00:06:50 Tom Gilbert
Where in other people, it doesn't have an effect. Why is that?
00:06:53 Tom Gilbert
It's not, as you said, just a stress related thing, a diet related thing.
00:06:56 Tom Gilbert
Think it's more than that?
00:06:58 Sandra Breum Andersen
So we know that.
00:07:01 Sandra Breum Andersen
Oh, we estimate that about 50% of the world's population are infected with Helicobacter at this time, and this used to be much higher.
00:07:10 Sandra Breum Andersen
So in a recent survey we did of Danish children, we found that about 15% are infected.
00:07:18 Sandra Breum Andersen
Whereas, for example in Colombia, where a lot of interesting studies have been done, it's about 80-90% of the population that are infected with helicobacter.
00:07:27 Sandra Breum Andersen
So our association with this microbe is changing and when we look at the causes of like who gets sick, when so many people have this bacteria, that's where the helicobacter comes in.

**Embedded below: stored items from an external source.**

`src/pkg/tao_pkg.sv`:
```
`default_nettype none
package tao_pkg;
  // Opcodes
  localparam logic [7:0] TABLE_OPC = 8'h48;
  localparam logic [7:0] ADD_PREFIX = 8'h60;
  // Second byte: bit 7 chooses the accumulator as destination,
  // bits 6..3 choose the operation, bits 2..0 the operand register
  localparam int DIR_BIT = 7;
  localparam int OP_MSB = 6;
  localparam int OP_LSB = 3;
  localparam int SEL_MSB = 2;
  localparam logic [3:0] OP_PLAIN = 4'h8;
  localparam logic [3:0] OP_CARRY = 4'hA;
  localparam logic [3:0] OP_SKIP_NC = 4'h4;
  // Operand register indices
  localparam logic [2:0] IDX_PAGE_HIGH = 3'h0;
  localparam logic [2:0] IDX_ACC = 3'h1;
  localparam logic [2:0] IDX_PAIR1_HIGH = 3'h2;
  localparam logic [2:0] IDX_PAIR1_LOW = 3'h3;
  localparam logic [2:0] IDX_PAIR2_HIGH = 3'h4;
  localparam logic [2:0] IDX_PAIR2_LOW = 3'h5;
  localparam logic [2:0] IDX_PAIR3_HIGH = 3'h6;
  localparam logic [2:0] IDX_PAIR3_LOW = 3'h7;
  // Table base lies this far past the instruction's own address
  localparam logic [15:0] TABLE_PC_OFS = 16'h0003;
  // Instruction lengths in machine states, one state per CLK cycle
  localparam logic [4:0] TABLE_STATES = 5'h11;
  localparam logic [4:0] ADD_STATES = 5'h08;
  localparam logic [4:0] SKIP_STATES = 5'h04;
  // Table read schedule, as state counts
  localparam logic [4:0] TBL_RD_HI = 5'h00;
  localparam logic [4:0] TBL_CAP_LO = 5'h01;
  localparam logic [4:0] TBL_CAP_HI = 5'h02;
  // Flag load word layout
  localparam int FW_ZERO = 5;
  localparam int FW_SKIP = 4;
  localparam int FW_HALF = 3;
  localparam int FW_CHAIN_A = 2;
  localparam int FW_CHAIN_HL = 1;
  localparam int FW_CARRY = 0;
  // Reset values
  localparam logic [7:0] REG_RESET = 8'h00;
  localparam logic [15:0] ADDR_RESET = 16'h0000;

  typedef enum logic [1:0] {
    ST_IDLE = 2'b00,
    ST_ADD = 2'b01,
    ST_TBL = 2'b11,
    ST_SKIP = 2'b10
  } tao_state_t;
endpackage : tao_pkg
`default_nettype wire

```
`src/logic/tao_exec.sv`:
```
// Operation
// RULE_01 - Table pick-up loads pair1 from PC+3+A low byte first and clears skip and chain flags.
// RULE_02 - Table pick-up is a two-byte instruction lasting 17 machine states.
// RULE_03 - All register add instructions begin with the common first byte 01100000.
// RULE_04 - The low three bits of the second byte pick one of eight operand registers.
// RULE_05 - Every register add form is two bytes long and lasts 8 machine states.
// RULE_06 - Plain add to A puts A plus register in A and sets flags, clearing skip and chains.
// RULE_07 - Plain add to a register stores register plus A there, flags as for the A form.
// RULE_08 - Add with carry to A stores register plus A plus carry in A and sets the flags.
// RULE_09 - Add with carry to a register stores register plus A plus carry in that register.
// RULE_10 - Skip-on-no-carry add to A stores the sum in A and sets skip when no carry came out.
// RULE_11 - Skip-on-no-carry add to a register stores the sum there, skipping on no carry.
// RULE_12 - Both skip-on-no-carry forms set the arithmetic flags and clear both chain flags.
// RULE_13 - Zero marks a zero result, half carry a carry from bit 3, carry a carry from bit 7.
// RULE_14 - With skip set, the next instruction is fetched and discarded, then skip clears.
`default_nettype none
module tao_exec
  import tao_pkg::*;
(
  input wire logic CLK,
  input wire logic RSTN,
  input wire logic START,
  input wire logic [7:0] OPC1,
  input wire logic [7:0] OPC2,
  input wire logic [15:0] PC,
  input wire logic LOAD_EN,
  input wire logic [2:0] LOAD_SEL,
  input wire logic [7:0] LOAD_DATA,
  input wire logic FLAG_WR,
  input wire logic [5:0] FLAG_WDATA,
  input wire logic [7:0] MEM_RDATA,
  output logic MEM_RD,
  output logic [15:0] MEM_ADDR,
  output logic BUSY,
  output logic DONE,
  output logic BAD_OP,
  output logic SKIPPED,
  output logic [7:0] REG_PAGE_HIGH,
  output logic [7:0] REG_ACC,
  output logic [7:0] REG_PAIR1_HIGH,
  output logic [7:0] REG_PAIR1_LOW,
  output logic [7:0] REG_PAIR2_HIGH,
  output logic [7:0] REG_PAIR2_LOW,
  output logic [7:0] REG_PAIR3_HIGH,
  output logic [7:0] REG_PAIR3_LOW,
  output logic ZERO_FLAG,
  output logic SKIP_FLAG,
  output logic HALF_CARRY_FLAG,
  output logic CARRY_FLAG,
  output logic CHAIN_A_FLAG,
  output logic CHAIN_HL_FLAG
);

  // Returns {half carry, carry, sum}
  function automatic logic [9:0] tao_add8(
    input logic [7:0] x,
    input logic [7:0] y,
    input logic cin
  );
    logic [4:0] lo;
    logic [8:0] full;
    lo = {1'b0, x[3:0]} + {1'b0, y[3:0]} + {4'h0, cin};
    full = {1'b0, x} + {1'b0, y} + {8'h00, cin};
    return {lo[4], full};
  endfunction : tao_add8

  tao_state_t state_q;
  logic [4:0] cnt_q;
  logic [7:0] regs_q [0:7];
  logic [3:0] op_q;
  logic to_acc_q;
  logic [2:0] sel_q;
  logic [7:0] tbl_lo_q;
  logic [7:0] tbl_hi_q;
  logic zero_q;
  logic skip_q;
  logic half_q;
  logic carry_q;
  logic chain_a_q;
  logic chain_hl_q;
  logic busy_q;
  logic done_q;
  logic bad_q;
  logic skipped_q;
  logic mem_rd_q;
  logic [15:0] mem_addr_q;

  logic idle_start;
  logic op_ok;
  logic add_end;
  logic tbl_end;
  logic skip_end;
  logic [7:0] operand;
  logic [9:0] add_res;
  logic [7:0] sum8;
  logic cin;

  assign idle_start = (state_q == ST_IDLE) && START;

  // Prefix and operation decode
  always_comb begin
    op_ok = 1'b0;
    if (OPC1 == ADD_PREFIX) begin
      if (OPC2[OP_MSB:OP_LSB] == OP_PLAIN) begin
        op_ok = 1'b1;
      end else if (OPC2[OP_MSB:OP_LSB] == OP_CARRY) begin
        op_ok = 1'b1;
      end else if (OPC2[OP_MSB:OP_LSB] == OP_SKIP_NC) begin
        op_ok = 1'b1;
      end
    end
  end

  // RULE_05 add length
  assign add_end = (state_q == ST_ADD) && (cnt_q == ADD_STATES - 5'h01);
  // RULE_02 table length
  assign tbl_end = (state_q == ST_TBL) && (cnt_q == TABLE_STATES - 5'h01);
  assign skip_end = (state_q == ST_SKIP) && (cnt_q == SKIP_STATES - 5'h01);

  // RULE_04 operand select
  assign operand = regs_q[sel_q];
  // RULE_08 carry input
  assign cin = (op_q == OP_CARRY) ? carry_q : 1'b0;
  // RULE_13 flag sources
  assign add_res = tao_add8(operand, regs_q[IDX_ACC], cin);
  assign sum8 = add_res[7:0];

  // Sequencer
  always_ff @(posedge CLK or negedge RSTN) begin
    if (!RSTN) begin
      state_q <= ST_IDLE;
      cnt_q <= 5'h00;
    end else begin
      case (state_q)
        ST_IDLE: begin
          cnt_q <= 5'h00;
          if (START) begin
            // RULE_14 discard next instruction
            if (skip_q) begin
              state_q <= ST_SKIP;
            end else if (OPC1 == TABLE_OPC) begin
              state_q <= ST_TBL;
            // RULE_03 common prefix
            end else if (op_ok) begin
              state_q <= ST_ADD;
            end
          end
        end
        ST_ADD: begin
          cnt_q <= cnt_q + 5'h01;
          if (add_end) begin
            state_q <= ST_IDLE;
          end
        end
        ST_TBL: begin
          cnt_q <= cnt_q + 5'h01;
          if (tbl_end) begin
            state_q <= ST_IDLE;
          end
        end
        ST_SKIP: begin
          cnt_q <= cnt_q + 5'h01;
          if (skip_end) begin
            state_q <= ST_IDLE;
          end
        end
        default: begin
          state_q <= ST_IDLE;
        end
      endcase
    end
  end

  // Latched decode, so OPC2 need only be valid with START
  always_ff @(posedge CLK or negedge RSTN) begin
    if (!RSTN) begin
      op_q <= 4'h0;
      to_acc_q <= 1'b0;
      sel_q <= 3'h0;
    end else if (idle_start) begin
      op_q <= OPC2[OP_MSB:OP_LSB];
      to_acc_q <= OPC2[DIR_BIT];
      sel_q <= OPC2[SEL_MSB:0];
    end
  end

  // Table reads: one-cycle synchronous memory
  always_ff @(posedge CLK or negedge RSTN) begin
    if (!RSTN) begin
      mem_rd_q <= 1'b0;
      mem_addr_q <= ADDR_RESET;
      tbl_lo_q <= REG_RESET;
      tbl_hi_q <= REG_RESET;
    end else begin
      mem_rd_q <= 1'b0;
      if (idle_start && !skip_q && OPC1 == TABLE_OPC) begin
        // RULE_01 table address
        mem_rd_q <= 1'b1;
        mem_addr_q <= PC + TABLE_PC_OFS + {8'h00, regs_q[IDX_ACC]};
      end else if (state_q == ST_TBL && cnt_q == TBL_RD_HI) begin
        mem_rd_q <= 1'b1;
        mem_addr_q <= mem_addr_q + 16'h0001;
      end
      if (state_q == ST_TBL && cnt_q == TBL_CAP_LO) begin
        tbl_lo_q <= MEM_RDATA;
      end
      if (state_q == ST_TBL && cnt_q == TBL_CAP_HI) begin
        tbl_hi_q <= MEM_RDATA;
      end
    end
  end

  // Register file; results land on the last state so a stalled
  // instruction never leaves half-written state behind
  always_ff @(posedge CLK or negedge RSTN) begin
    if (!RSTN) begin
      for (int i = 0; i < 8; i++) begin
        regs_q[i] <= REG_RESET;
      end
    end else if (add_end) begin
      // RULE_06 RULE_08 RULE_10 accumulator result
      if (to_acc_q) begin
        regs_q[IDX_ACC] <= sum8;
      // RULE_07 RULE_09 RULE_11 register result
      end else begin
        regs_q[sel_q] <= sum8;
      end
    end else if (tbl_end) begin
      // RULE_01 pair1 load
      regs_q[IDX_PAIR1_LOW] <= tbl_lo_q;
      regs_q[IDX_PAIR1_HIGH] <= tbl_hi_q;
    end else if (state_q == ST_IDLE && LOAD_EN) begin
      regs_q[LOAD_SEL] <= LOAD_DATA;
    end
  end

  // Flags
  always_ff @(posedge CLK or negedge RSTN) begin
    if (!RSTN) begin
      zero_q <= 1'b0;
      skip_q <= 1'b0;
      half_q <= 1'b0;
      carry_q <= 1'b0;
      chain_a_q <= 1'b0;
      chain_hl_q <= 1'b0;
    end else if (add_end) begin
      // RULE_13 arithmetic flags
      zero_q <= (sum8 == 8'h00);
      half_q <= add_res[9];
      carry_q <= add_res[8];
      // RULE_10 RULE_11 skip on no carry
      skip_q <= (op_q == OP_SKIP_NC) && !add_res[8];
      // RULE_06 RULE_12 chain flags
      chain_a_q <= 1'b0;
      chain_hl_q <= 1'b0;
    end else if (tbl_end) begin
      // RULE_01 flag clear
      skip_q <= 1'b0;
      chain_a_q <= 1'b0;
      chain_hl_q <= 1'b0;
    end else if (skip_end) begin
      // RULE_14 skip consumed
      skip_q <= 1'b0;
    end else if (state_q == ST_IDLE && !START && FLAG_WR) begin
      zero_q <= FLAG_WDATA[FW_ZERO];
      skip_q <= FLAG_WDATA[FW_SKIP];
      half_q <= FLAG_WDATA[FW_HALF];
      chain_a_q <= FLAG_WDATA[FW_CHAIN_A];
      chain_hl_q <= FLAG_WDATA[FW_CHAIN_HL];
      carry_q <= FLAG_WDATA[FW_CARRY];
    end
  end

  // Status
  always_ff @(posedge CLK or negedge RSTN) begin
    if (!RSTN) begin
      busy_q <= 1'b0;
      done_q <= 1'b0;
      bad_q <= 1'b0;
      skipped_q <= 1'b0;
    end else begin
      done_q <= add_end || tbl_end || skip_end;
      skipped_q <= skip_end;
      // Unknown opcodes retire at once and change nothing
      bad_q <= idle_start && !skip_q && OPC1 != TABLE_OPC && !op_ok;
      if (idle_start) begin
        busy_q <= skip_q || OPC1 == TABLE_OPC || op_ok;
      end else if (add_end || tbl_end || skip_end) begin
        busy_q <= 1'b0;
      end
    end
  end

  assign MEM_RD = mem_rd_q;
  assign MEM_ADDR = mem_addr_q;
  assign BUSY = busy_q;
  assign DONE = done_q;
  assign BAD_OP = bad_q;
  assign SKIPPED = skipped_q;
  assign REG_PAGE_HIGH = regs_q[IDX_PAGE_HIGH];
  assign REG_ACC = regs_q[IDX_ACC];
  assign REG_PAIR1_HIGH = regs_q[IDX_PAIR1_HIGH];
  assign REG_PAIR1_LOW = regs_q[IDX_PAIR1_LOW];
  assign REG_PAIR2_HIGH = regs_q[IDX_PAIR2_HIGH];
  assign REG_PAIR2_LOW = regs_q[IDX_PAIR2_LOW];
  assign REG_PAIR3_HIGH = regs_q[IDX_PAIR3_HIGH];
  assign REG_PAIR3_LOW = regs_q[IDX_PAIR3_LOW];
  assign ZERO_FLAG = zero_q;
  assign SKIP_FLAG = skip_q;
  assign HALF_CARRY_FLAG = half_q;
  assign CARRY_FLAG = carry_q;
  assign CHAIN_A_FLAG = chain_a_q;
  assign CHAIN_HL_FLAG = chain_hl_q;

endmodule : tao_exec
`default_nettype wire

```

00:07:42 Sandra Breum Andersen
Because it turns out that at least part of what determines whether you get sick or not is the match between the microbe and the host.
00:07:53 Tom Gilbert
The match between the microbe and the host.
00:07:55 Tom Gilbert
So you have a certain genetic background in the host, and that means you're compatible with a certain kind of microbes that will give you symptoms or not symptoms.
00:08:03 Sandra Breum Andersen
So one of the neat things about helicobacter is when you do the phylogeny of the bacteria, you can track our movement out of Africa.

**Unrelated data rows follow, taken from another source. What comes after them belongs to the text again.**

$ cat config.mk
export PLATFORM = sky130hd
export DESIGN_NAME = ddr_rd_ctrl_flat
export DESIGN_NICKNAME = d
export VERILOG_FILES = /design/src/hw/ddr_rd_pkg.sv /design/src/hw/ddr_rd_if.sv /design/src/hw/ddr_rd_sync.sv /design/src/hw/ddr_rd_ctrl.sv /design/src/flat_wrapper.sv
export VERILOG_INCLUDE_DIRS = /design/src /design/src/hw
export SDC_FILE = /design/constraint.sdc
export NUM_CORES = 1
export LEC_CHECK = 0
export BUFFER_PORTS_ARGS = -buffer_cell sky130_fd_sc_hd__clkbuf_2
export CAP_MARGIN = 10
export CELL_PAD_IN_SITES_DETAIL_PLACEMENT = 2
export CELL_PAD_IN_SITES_GLOBAL_PLACEMENT = 2
export CORE_MARGIN = 3
export CORE_UTILIZATION = 43
export DETAILED_ROUTE_END_ITERATION = 16
export PLACE_DENSITY = 0.82
export SLEW_MARGIN = 10
export SYNTH_ARGS = -nofsm -noshare
export SYNTH_HDL_FRONTEND = slang
export SYNTH_SLANG_ARGS = --single-unit
$ cat constraint.sdc
create_clock -name i_clk -period 8.63 [get_ports i_clk]
set_input_delay 1.2945 -clock i_clk [delete_from_list [all_inputs] [get_ports i_clk]]
set_output_delay 1.2945 -clock i_clk [all_outputs]
set_load 0.1 [all_outputs]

00:08:13 Sandra Breum Andersen
And so we have different strains of helicobacter that are most commonly found in certain air parts of the world.
00:08:19 Sandra Breum Andersen
And then, of course, there's been a lot of mixing in recent and past movement of humans, and so rarely you have a Helicobacter that's completely African.
00:08:31 Sandra Breum Andersen
A completely European, but they will often be a mix.
00:08:34 Sandra Breum Andersen
And so, of course, will the human genetic background to some degree.
00:08:39 Sandra Breum Andersen
And what was found in Colombia exactly, was that if you had a mismatch between the ancestry of Helicobacter and the host, then you are more likely to develop stomach cancer.
00:08:51 Christina Lehmkuhl Noer
So is that why your field is called evolutionary medicine?
00:08:54 Christina Lehmkuhl Noer
Because you can look at it back in time and like follow evolution?
00:08:58 Sandra Breum Andersen
Evolutionary medicine is a is a lot of things. It's how our evolutionary history contributes to our health and disease today.
00:09:10 Sandra Breum Andersen
And I am particularly interested in the microbial part.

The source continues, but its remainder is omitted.